While most people are not even told where the entrance to the cave is, Herzog was given permission to take a small crew to the cave and make a movie to give the world a chance to see the incredible 32,000-year-old paintings.

"Well, the privilege that I see places that normally people do not have access to is really something special," says the filmmaker in his distinct Germanic avuncular voice that he uses to brilliant effect narrating his films. "Being a filmmaker has also to be combined with a desire and quest to reach these places. It was not easy to get to Antarctica [where Werzog made his documentary Encounters With the End of the World] but the quest was so strong, that ultimately, I was allowed to be there."
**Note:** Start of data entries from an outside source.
File: src/rtl/sram_port_arbiter.sv
// sram_port_arbiter: shares one synchronous-read single-port SRAM between the
// instruction-fetch and data sides, with D priority and a bounded I-side wait.
`default_nettype none

module sram_port_arbiter #(
  parameter int AWIDTH   = 12,
  parameter int MAX_WAIT = 4
) (
  input  logic              CLK,
  input  logic              RSTn,
  input  logic              I_REQ,
  input  logic [AWIDTH-1:0] I_ADDR,
  output logic              I_GNT,
  output logic              I_RVALID,
  output logic [31:0]       I_RDATA,
  input  logic              D_REQ,
  input  logic              D_WE,
  input  logic [AWIDTH-1:0] D_ADDR,
  input  logic [3:0]        D_BE,
  input  logic [31:0]       D_WDATA,
  output logic              D_GNT,
  output logic              D_RVALID,
  output logic [31:0]       D_RDATA,
  output logic              MEM_CSN,
  output logic              MEM_WEN,
  output logic [AWIDTH-1:0] MEM_ADDR,
  output logic [3:0]        MEM_BE,
  output logic [31:0]       MEM_DI,
  input  logic [31:0]       MEM_DOUT
);

  localparam logic [3:0] C_MAX_WAIT = 4'(MAX_WAIT);

  logic [3:0] r_starve_cnt;
  logic       r_rsp_i;
  logic       r_rsp_d;
  logic       r_rsp_d_rd;
  logic       w_starved;

  assign w_starved = (r_starve_cnt == C_MAX_WAIT);

  // D wins contention unless the I side has waited MAX_WAIT cycles.
  assign I_GNT = RSTn & I_REQ & (~D_REQ | w_starved);
  assign D_GNT = RSTn & D_REQ & ~I_GNT;

  always_ff @(posedge CLK) begin
    if (!RSTn) begin
      r_starve_cnt <= 4'd0;
      r_rsp_i      <= 1'b0;
      r_rsp_d      <= 1'b0;
      r_rsp_d_rd   <= 1'b0;
    end else begin
      r_rsp_i    <= I_GNT;
      r_rsp_d    <= D_GNT;
      r_rsp_d_rd <= D_GNT & ~D_WE;
      if (I_REQ && !I_GNT) begin
        if (!w_starved) begin
          r_starve_cnt <= r_starve_cnt + 4'd1;
        end
      end else begin
        r_starve_cnt <= 4'd0;
      end
    end
  end

  assign MEM_CSN  = ~(I_GNT | D_GNT);
  assign MEM_WEN  = ~(D_GNT & D_WE);
  assign MEM_ADDR = D_GNT ? D_ADDR : (I_GNT ? I_ADDR : '0);
  assign MEM_BE   = D_GNT ? D_BE : 4'b0000;
  assign MEM_DI   = (D_GNT && D_WE) ? D_WDATA : 32'h0;

  // Responses are masked while reset is held so a pending one is dropped.
  assign I_RVALID = RSTn & r_rsp_i;
  assign I_RDATA  = (RSTn && r_rsp_i) ? MEM_DOUT : 32'h0;
  assign D_RVALID = RSTn & r_rsp_d;
  assign D_RDATA  = (RSTn && r_rsp_d_rd) ? MEM_DOUT : 32'h0;

endmodule

`default_nettype wire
Herzog is a man known to go to incredible lengths to make films: stories of his battles with the actor Klaus Kinski and making natives drag a boat over a mountain during the filming of Fitzcarraldo are legend. He also made the task of filming the caves so much more difficult when he decided that the film had to be made in 3D. A new camera that could be taken apart and reconstructed in the cave had to be built to facilitate this wish. It was a time-consuming process that ate into the limited time he was allowed inside the cave.

"It was imperative [to film in 3D] because when you think about cave painting you think about a flat wall, but the painters 32,000 years ago understood the drama of the niches and the bulges in the walls and the painters would use a bulging protrusion in the rock for the neck of bison, creating an effect where it would seemingly come out and look at you. Since we are probably the only ones who will ever be allowed to film in there, it was imperative to show it to the audience in the way that the artist wanted to show it."

The result is a truly remarkable film that not only highlights the brilliant work in the caves but also the extreme efforts that are made to preserve the artwork. There are also some typically abstract touches that take the viewer into a fantasy completely created by Herzog. At one point, he also shows some mutant albino crocodiles living near the caves, which have been affected by nuclear waste, and argues that while the caves point to the history of the world, these new creatures are the future of the planet. It does beg the question, however: can we trust what he says?

"No," he says, "you can always trust in my wild fantasies and when it is going into wild-fantasy territory, it is absolutely clear that we are going wild now. I do invent things, but it's always clear when I invent things."

What is also clear is that Herzog continues to be one of the great filmmakers of our time and Cave of Forgotten Dreams is a film to rank with his many great documentaries.

Cave of Forgotten Dreams is showing on Friday at 4pm, Vox 5 and on Tuesday at 6.45, Vox 6.